### PROVIDED INFORMATION

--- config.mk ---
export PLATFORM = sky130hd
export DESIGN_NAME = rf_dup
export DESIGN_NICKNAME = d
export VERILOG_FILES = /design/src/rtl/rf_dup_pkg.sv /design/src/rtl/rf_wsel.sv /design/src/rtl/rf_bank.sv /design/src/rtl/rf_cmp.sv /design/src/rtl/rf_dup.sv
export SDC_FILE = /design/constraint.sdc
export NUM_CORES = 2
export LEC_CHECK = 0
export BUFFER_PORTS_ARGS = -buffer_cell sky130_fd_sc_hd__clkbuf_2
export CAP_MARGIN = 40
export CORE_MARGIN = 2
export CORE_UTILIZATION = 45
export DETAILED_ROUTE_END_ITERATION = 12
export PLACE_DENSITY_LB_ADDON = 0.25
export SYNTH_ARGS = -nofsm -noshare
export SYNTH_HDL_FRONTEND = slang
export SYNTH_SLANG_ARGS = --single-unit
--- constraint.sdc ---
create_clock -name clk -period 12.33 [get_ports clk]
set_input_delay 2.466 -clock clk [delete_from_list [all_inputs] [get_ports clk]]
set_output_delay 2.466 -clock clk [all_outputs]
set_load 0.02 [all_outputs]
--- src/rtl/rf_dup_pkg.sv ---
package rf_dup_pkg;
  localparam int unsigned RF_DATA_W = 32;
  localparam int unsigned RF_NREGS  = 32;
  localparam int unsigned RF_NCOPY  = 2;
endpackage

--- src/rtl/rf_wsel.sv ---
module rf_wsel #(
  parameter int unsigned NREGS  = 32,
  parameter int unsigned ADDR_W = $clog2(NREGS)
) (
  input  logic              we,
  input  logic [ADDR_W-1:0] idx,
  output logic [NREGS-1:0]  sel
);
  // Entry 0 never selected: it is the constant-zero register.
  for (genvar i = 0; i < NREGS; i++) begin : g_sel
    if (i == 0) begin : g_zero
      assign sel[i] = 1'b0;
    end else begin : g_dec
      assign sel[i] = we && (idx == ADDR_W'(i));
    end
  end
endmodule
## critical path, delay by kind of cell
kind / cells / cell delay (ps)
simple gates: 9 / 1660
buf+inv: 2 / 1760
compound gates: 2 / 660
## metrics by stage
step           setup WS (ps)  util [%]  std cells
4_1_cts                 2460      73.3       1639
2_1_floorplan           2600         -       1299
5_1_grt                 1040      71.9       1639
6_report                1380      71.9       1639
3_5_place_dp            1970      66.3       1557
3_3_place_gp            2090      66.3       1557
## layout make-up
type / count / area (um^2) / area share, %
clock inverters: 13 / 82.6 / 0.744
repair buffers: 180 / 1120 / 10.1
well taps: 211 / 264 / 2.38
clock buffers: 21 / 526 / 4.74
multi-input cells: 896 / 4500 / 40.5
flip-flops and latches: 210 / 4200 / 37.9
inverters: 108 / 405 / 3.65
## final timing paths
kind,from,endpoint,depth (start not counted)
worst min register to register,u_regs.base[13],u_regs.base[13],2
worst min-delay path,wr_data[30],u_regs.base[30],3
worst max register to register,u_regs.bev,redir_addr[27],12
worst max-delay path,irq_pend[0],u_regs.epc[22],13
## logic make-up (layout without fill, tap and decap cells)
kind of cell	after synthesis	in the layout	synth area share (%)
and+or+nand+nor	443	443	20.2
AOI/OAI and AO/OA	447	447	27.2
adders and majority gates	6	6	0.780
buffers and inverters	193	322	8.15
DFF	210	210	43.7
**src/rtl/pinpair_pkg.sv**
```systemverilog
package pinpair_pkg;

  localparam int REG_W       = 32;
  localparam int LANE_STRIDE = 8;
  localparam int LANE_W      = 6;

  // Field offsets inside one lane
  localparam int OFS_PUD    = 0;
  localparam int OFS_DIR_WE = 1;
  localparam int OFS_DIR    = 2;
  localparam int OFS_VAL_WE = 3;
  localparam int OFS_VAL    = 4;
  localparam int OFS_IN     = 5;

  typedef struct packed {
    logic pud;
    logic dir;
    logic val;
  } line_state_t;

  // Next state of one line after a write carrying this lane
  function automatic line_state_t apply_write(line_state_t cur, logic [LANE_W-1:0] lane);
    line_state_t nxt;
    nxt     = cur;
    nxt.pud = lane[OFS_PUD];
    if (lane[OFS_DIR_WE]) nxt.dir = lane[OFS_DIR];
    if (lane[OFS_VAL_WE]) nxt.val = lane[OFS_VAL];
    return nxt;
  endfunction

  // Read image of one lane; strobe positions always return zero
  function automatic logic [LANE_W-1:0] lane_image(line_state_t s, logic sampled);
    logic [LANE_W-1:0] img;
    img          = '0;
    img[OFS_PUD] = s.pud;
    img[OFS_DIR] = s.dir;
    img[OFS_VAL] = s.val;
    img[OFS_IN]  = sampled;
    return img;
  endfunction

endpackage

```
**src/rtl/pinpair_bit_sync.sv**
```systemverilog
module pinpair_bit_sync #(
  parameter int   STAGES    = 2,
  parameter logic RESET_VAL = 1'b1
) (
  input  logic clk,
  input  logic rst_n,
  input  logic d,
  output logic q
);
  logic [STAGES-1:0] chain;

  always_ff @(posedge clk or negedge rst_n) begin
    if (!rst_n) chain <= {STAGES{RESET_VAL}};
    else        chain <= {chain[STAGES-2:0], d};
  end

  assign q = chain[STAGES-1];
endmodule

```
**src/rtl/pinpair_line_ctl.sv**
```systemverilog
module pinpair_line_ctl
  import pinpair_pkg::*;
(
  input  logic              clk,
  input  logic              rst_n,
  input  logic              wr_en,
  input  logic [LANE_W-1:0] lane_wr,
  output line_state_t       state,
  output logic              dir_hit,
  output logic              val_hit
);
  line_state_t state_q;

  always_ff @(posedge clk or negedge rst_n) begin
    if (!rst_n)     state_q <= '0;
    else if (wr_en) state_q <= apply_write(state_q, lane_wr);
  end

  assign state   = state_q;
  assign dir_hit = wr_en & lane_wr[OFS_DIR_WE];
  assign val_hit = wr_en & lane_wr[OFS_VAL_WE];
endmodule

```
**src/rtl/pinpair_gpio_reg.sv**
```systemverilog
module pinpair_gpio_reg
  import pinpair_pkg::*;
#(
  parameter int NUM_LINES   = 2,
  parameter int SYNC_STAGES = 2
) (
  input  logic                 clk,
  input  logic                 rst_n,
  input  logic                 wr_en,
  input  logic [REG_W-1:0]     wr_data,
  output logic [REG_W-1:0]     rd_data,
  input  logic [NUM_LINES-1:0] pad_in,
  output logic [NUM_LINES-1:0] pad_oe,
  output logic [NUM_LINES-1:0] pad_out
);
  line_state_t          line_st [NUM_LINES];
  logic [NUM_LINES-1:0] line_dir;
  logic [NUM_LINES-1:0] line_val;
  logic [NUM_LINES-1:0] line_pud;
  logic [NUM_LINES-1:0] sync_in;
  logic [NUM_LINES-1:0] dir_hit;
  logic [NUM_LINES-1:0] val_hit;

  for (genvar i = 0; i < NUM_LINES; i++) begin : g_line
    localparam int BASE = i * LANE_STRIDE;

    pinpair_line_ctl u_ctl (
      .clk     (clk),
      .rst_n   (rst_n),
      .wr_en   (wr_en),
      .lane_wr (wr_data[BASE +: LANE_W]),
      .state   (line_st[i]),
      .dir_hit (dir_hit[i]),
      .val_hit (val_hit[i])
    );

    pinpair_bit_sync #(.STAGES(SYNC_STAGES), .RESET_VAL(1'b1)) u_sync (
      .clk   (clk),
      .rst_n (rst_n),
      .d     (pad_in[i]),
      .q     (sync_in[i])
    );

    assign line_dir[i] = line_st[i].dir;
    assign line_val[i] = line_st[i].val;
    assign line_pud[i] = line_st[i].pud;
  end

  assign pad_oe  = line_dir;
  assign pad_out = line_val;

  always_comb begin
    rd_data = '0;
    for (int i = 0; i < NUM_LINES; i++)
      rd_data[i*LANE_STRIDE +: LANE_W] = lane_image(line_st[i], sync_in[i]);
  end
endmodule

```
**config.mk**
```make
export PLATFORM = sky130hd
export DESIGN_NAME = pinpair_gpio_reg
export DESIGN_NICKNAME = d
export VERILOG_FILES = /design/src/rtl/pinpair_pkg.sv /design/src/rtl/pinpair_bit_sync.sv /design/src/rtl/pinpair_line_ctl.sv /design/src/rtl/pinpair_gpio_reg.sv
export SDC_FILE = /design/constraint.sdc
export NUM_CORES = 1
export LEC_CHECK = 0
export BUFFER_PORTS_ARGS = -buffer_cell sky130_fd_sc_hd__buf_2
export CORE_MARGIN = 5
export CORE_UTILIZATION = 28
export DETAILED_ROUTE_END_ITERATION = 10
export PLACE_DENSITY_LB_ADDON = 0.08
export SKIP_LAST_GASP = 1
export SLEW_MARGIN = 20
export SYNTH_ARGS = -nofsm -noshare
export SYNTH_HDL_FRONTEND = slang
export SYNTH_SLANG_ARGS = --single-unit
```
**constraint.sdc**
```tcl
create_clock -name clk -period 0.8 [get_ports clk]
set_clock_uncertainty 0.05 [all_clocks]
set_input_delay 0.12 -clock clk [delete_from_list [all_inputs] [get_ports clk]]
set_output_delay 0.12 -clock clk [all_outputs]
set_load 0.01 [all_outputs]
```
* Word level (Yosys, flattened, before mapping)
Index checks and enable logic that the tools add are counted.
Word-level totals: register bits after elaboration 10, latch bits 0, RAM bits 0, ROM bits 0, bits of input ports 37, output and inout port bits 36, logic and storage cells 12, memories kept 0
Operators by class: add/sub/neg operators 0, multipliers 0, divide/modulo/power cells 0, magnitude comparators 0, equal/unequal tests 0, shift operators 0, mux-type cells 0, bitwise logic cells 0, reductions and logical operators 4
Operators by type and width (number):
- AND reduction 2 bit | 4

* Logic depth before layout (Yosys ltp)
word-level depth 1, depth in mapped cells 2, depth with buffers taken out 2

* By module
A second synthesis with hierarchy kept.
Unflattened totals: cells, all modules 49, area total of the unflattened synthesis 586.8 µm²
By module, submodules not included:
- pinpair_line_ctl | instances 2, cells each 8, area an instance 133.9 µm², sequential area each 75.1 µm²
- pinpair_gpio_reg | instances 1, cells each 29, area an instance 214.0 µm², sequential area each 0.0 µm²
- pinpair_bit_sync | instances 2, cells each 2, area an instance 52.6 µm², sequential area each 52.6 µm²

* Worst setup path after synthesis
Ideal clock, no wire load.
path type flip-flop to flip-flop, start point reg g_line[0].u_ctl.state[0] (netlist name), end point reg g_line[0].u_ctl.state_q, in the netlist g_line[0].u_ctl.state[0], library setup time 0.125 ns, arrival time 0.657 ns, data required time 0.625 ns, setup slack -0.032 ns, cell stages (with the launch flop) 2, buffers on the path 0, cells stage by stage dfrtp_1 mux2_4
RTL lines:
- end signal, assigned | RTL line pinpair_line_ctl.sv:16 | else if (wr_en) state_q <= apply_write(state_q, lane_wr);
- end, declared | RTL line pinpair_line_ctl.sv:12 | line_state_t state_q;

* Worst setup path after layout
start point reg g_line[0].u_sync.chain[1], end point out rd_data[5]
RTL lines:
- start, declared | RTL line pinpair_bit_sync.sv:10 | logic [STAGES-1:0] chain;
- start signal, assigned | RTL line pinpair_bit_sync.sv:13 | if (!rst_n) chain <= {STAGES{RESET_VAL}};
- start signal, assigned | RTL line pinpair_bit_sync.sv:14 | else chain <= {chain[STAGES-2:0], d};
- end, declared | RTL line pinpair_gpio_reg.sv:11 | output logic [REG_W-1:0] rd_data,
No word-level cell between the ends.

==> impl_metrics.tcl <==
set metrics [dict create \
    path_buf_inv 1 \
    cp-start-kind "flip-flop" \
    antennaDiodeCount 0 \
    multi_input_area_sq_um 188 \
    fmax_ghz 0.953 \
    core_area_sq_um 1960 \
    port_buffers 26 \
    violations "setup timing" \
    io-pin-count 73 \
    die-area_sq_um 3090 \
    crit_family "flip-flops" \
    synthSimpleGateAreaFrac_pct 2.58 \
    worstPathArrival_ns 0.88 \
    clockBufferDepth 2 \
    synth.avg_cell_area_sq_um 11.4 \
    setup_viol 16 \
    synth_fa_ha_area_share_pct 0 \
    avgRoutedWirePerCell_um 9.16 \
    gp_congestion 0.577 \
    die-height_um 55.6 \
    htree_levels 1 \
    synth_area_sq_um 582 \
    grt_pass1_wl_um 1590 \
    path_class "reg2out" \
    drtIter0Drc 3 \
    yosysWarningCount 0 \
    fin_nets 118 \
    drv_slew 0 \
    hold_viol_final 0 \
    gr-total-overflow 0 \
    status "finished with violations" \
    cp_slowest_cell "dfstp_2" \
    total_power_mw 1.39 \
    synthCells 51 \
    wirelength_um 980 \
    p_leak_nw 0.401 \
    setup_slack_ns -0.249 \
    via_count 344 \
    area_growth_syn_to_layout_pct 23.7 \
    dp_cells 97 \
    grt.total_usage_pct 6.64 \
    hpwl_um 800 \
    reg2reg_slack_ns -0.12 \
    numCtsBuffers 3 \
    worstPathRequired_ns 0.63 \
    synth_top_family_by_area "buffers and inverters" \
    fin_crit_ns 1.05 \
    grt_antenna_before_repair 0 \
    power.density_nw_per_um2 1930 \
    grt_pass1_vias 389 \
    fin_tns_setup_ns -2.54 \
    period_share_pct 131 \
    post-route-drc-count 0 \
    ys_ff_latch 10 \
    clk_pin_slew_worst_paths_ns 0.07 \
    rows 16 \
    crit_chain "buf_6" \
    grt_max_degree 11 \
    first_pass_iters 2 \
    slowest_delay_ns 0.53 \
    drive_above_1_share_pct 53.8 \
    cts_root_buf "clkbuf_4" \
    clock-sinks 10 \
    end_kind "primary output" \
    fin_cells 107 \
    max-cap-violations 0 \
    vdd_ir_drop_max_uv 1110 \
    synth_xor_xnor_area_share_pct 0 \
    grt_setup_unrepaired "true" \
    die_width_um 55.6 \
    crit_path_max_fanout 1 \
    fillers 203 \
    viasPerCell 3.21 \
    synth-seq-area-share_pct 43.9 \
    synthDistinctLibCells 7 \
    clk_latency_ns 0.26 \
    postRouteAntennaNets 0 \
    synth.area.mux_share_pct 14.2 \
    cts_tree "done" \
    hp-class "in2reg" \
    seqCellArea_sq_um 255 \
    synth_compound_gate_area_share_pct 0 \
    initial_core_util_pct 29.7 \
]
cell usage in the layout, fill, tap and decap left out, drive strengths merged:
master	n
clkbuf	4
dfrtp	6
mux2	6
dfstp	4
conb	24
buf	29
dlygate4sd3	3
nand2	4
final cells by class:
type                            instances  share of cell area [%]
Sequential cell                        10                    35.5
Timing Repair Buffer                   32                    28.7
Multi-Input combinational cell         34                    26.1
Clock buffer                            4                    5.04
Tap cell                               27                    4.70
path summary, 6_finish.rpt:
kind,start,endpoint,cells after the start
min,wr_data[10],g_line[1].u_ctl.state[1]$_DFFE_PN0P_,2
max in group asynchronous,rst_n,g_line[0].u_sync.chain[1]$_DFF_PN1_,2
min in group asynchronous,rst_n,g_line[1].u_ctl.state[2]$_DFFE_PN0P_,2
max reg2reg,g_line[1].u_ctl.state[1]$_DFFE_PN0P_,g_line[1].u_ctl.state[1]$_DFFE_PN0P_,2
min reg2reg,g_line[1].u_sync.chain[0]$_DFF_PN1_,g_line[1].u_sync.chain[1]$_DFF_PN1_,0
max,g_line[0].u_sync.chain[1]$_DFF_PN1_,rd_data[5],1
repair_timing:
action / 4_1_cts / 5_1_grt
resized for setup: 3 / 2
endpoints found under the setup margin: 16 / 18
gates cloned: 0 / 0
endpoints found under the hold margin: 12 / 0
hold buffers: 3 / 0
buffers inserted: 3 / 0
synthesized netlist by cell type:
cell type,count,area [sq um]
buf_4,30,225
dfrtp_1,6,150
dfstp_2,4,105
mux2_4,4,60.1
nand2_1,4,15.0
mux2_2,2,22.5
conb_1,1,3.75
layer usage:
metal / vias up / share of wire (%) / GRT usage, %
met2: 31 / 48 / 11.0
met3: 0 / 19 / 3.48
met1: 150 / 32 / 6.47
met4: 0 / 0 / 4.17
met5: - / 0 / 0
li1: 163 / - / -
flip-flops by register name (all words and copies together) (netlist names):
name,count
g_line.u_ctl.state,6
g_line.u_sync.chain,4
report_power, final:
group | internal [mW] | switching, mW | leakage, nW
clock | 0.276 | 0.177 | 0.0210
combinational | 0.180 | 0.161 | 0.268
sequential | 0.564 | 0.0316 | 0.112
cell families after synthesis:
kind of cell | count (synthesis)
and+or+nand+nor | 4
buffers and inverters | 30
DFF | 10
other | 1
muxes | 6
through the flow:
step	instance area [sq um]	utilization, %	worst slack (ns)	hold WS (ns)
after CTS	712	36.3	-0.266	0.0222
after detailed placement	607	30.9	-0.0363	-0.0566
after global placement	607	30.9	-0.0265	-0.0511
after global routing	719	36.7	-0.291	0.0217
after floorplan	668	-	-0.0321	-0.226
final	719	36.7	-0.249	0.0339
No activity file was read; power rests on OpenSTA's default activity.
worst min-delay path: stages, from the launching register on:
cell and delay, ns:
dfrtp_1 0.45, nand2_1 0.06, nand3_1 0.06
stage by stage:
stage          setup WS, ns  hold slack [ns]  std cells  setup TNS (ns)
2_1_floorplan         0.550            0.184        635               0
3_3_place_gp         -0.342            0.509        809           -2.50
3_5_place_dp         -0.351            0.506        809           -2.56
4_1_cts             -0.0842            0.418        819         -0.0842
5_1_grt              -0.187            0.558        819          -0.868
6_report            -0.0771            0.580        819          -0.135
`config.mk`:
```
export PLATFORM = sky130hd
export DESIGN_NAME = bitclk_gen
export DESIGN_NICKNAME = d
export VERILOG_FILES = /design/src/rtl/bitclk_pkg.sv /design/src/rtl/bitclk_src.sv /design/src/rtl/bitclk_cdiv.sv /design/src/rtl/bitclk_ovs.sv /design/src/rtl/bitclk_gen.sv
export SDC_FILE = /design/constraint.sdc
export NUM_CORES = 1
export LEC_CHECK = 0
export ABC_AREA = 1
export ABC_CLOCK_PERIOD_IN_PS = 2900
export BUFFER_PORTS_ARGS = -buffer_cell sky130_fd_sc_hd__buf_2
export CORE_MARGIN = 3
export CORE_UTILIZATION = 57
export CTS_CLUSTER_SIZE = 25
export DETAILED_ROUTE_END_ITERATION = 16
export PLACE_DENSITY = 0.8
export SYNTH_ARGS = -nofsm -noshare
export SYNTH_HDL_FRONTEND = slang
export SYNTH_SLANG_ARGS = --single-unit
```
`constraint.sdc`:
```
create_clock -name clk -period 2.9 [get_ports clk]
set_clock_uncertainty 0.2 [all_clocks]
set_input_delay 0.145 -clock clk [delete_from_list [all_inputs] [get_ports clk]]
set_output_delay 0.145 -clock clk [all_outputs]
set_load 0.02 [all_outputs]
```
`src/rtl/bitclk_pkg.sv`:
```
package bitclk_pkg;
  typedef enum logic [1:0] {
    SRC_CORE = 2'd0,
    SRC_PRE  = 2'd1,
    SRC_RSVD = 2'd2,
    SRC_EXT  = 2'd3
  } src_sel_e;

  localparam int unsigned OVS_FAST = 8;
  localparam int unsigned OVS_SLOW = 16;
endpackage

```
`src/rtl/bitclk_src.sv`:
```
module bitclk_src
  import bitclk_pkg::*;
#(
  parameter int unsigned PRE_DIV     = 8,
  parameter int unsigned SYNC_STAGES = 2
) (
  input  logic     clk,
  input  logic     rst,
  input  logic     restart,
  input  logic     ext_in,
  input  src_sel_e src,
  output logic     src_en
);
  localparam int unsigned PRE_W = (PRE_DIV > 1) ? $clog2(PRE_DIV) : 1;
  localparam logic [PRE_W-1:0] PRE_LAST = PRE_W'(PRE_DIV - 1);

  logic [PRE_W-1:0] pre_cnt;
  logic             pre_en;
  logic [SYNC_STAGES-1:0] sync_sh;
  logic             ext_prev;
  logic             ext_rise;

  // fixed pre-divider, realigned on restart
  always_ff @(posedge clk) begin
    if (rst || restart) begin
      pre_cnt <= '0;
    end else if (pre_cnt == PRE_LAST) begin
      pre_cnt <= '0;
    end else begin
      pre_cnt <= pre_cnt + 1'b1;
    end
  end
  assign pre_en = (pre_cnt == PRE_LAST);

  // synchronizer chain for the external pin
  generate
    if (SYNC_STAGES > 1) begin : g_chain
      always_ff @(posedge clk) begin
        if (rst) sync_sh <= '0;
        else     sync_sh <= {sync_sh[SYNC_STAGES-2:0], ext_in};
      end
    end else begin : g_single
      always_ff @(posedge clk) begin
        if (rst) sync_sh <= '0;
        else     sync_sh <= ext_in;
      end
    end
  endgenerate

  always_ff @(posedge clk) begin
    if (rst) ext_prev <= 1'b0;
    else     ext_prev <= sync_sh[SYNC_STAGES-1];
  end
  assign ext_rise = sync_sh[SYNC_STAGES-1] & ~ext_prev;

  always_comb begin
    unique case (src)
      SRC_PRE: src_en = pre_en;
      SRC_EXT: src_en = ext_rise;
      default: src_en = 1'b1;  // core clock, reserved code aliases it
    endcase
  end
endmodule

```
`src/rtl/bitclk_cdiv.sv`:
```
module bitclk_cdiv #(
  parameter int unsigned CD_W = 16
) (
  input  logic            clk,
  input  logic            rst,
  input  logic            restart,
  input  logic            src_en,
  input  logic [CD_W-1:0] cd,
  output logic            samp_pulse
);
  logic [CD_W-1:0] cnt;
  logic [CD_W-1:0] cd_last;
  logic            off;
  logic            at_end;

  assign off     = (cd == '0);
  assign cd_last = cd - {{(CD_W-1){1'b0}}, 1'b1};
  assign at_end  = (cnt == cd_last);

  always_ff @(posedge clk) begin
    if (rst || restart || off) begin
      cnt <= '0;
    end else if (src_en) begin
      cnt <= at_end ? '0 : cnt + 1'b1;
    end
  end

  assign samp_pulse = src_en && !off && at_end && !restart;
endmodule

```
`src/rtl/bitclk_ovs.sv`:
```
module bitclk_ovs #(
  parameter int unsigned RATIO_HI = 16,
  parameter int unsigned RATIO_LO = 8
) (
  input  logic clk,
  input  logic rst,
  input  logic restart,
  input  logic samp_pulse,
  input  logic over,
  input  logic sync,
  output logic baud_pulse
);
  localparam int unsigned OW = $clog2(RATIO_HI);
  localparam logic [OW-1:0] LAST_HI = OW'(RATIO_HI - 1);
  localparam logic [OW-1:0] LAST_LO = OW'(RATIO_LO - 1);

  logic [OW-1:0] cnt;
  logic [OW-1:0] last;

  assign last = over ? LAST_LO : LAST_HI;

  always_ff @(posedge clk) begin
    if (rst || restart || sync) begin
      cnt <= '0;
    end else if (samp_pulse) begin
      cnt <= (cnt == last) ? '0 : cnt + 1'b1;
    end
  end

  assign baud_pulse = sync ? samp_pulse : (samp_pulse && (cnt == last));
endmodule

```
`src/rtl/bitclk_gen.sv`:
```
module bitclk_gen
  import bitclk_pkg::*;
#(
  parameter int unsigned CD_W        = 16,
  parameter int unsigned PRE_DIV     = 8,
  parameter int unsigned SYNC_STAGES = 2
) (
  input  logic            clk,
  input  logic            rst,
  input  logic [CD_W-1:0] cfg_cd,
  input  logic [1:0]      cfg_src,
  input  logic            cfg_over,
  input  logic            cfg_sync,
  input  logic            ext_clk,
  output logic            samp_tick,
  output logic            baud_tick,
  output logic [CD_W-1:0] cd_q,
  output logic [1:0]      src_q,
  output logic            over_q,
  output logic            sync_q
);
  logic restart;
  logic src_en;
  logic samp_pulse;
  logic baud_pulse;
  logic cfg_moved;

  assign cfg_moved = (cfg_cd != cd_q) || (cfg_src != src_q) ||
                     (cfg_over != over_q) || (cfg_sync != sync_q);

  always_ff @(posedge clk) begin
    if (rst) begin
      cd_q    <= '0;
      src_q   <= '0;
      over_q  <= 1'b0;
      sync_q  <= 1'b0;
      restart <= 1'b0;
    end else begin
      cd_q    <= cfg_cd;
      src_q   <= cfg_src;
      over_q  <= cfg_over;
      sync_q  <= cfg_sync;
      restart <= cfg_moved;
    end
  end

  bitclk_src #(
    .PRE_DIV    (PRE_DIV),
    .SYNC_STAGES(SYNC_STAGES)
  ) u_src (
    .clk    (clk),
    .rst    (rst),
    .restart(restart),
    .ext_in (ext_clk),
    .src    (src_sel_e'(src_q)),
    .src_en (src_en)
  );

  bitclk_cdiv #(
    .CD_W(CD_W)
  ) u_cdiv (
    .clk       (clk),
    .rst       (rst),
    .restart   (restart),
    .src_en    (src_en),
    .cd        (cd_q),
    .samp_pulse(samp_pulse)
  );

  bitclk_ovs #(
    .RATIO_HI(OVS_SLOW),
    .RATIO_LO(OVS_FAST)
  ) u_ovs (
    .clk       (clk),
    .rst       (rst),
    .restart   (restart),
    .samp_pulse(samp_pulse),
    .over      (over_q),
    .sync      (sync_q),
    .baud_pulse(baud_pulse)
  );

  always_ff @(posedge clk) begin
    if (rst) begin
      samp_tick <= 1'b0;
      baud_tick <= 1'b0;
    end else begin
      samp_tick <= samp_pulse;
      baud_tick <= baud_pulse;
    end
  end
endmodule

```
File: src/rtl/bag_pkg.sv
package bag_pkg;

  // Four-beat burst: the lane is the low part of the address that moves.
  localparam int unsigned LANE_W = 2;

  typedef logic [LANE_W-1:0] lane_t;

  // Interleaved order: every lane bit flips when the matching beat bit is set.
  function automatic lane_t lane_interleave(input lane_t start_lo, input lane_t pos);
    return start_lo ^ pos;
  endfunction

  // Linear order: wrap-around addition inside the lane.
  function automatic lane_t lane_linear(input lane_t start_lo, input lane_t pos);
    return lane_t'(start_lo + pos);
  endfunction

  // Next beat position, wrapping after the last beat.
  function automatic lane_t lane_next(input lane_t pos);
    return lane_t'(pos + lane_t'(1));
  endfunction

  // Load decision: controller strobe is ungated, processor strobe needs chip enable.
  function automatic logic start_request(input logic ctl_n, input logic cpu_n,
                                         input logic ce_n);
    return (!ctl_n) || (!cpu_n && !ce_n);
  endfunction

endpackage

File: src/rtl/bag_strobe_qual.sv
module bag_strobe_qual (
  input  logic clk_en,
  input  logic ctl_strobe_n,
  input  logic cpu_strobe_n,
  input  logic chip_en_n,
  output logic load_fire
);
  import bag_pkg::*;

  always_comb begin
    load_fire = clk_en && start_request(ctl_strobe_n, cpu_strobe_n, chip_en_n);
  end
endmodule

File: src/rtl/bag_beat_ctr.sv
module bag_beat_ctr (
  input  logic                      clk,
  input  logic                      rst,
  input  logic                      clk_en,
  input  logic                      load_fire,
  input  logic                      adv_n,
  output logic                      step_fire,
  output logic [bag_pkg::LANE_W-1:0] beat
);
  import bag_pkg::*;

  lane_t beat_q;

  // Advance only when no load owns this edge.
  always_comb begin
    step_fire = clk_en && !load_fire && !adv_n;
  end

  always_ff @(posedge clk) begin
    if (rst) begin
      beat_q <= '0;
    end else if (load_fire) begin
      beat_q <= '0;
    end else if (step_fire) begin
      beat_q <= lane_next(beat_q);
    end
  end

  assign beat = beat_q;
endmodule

######

EXERCISE OBJECTIVE: Of the lines above, retype only those from the line containing "clock-sinks 10 \" through the line containing "synth.area.mux_share_pct 14.2 \", including both, exactly.

RESPONSE TO THE EXERCISE:
    clock-sinks 10 \
    end_kind "primary output" \
    fin_cells 107 \
    max-cap-violations 0 \
    vdd_ir_drop_max_uv 1110 \
    synth_xor_xnor_area_share_pct 0 \
    grt_setup_unrepaired "true" \
    die_width_um 55.6 \
    crit_path_max_fanout 1 \
    fillers 203 \
    viasPerCell 3.21 \
    synth-seq-area-share_pct 43.9 \
    synthDistinctLibCells 7 \
    clk_latency_ns 0.26 \
    postRouteAntennaNets 0 \
    synth.area.mux_share_pct 14.2 \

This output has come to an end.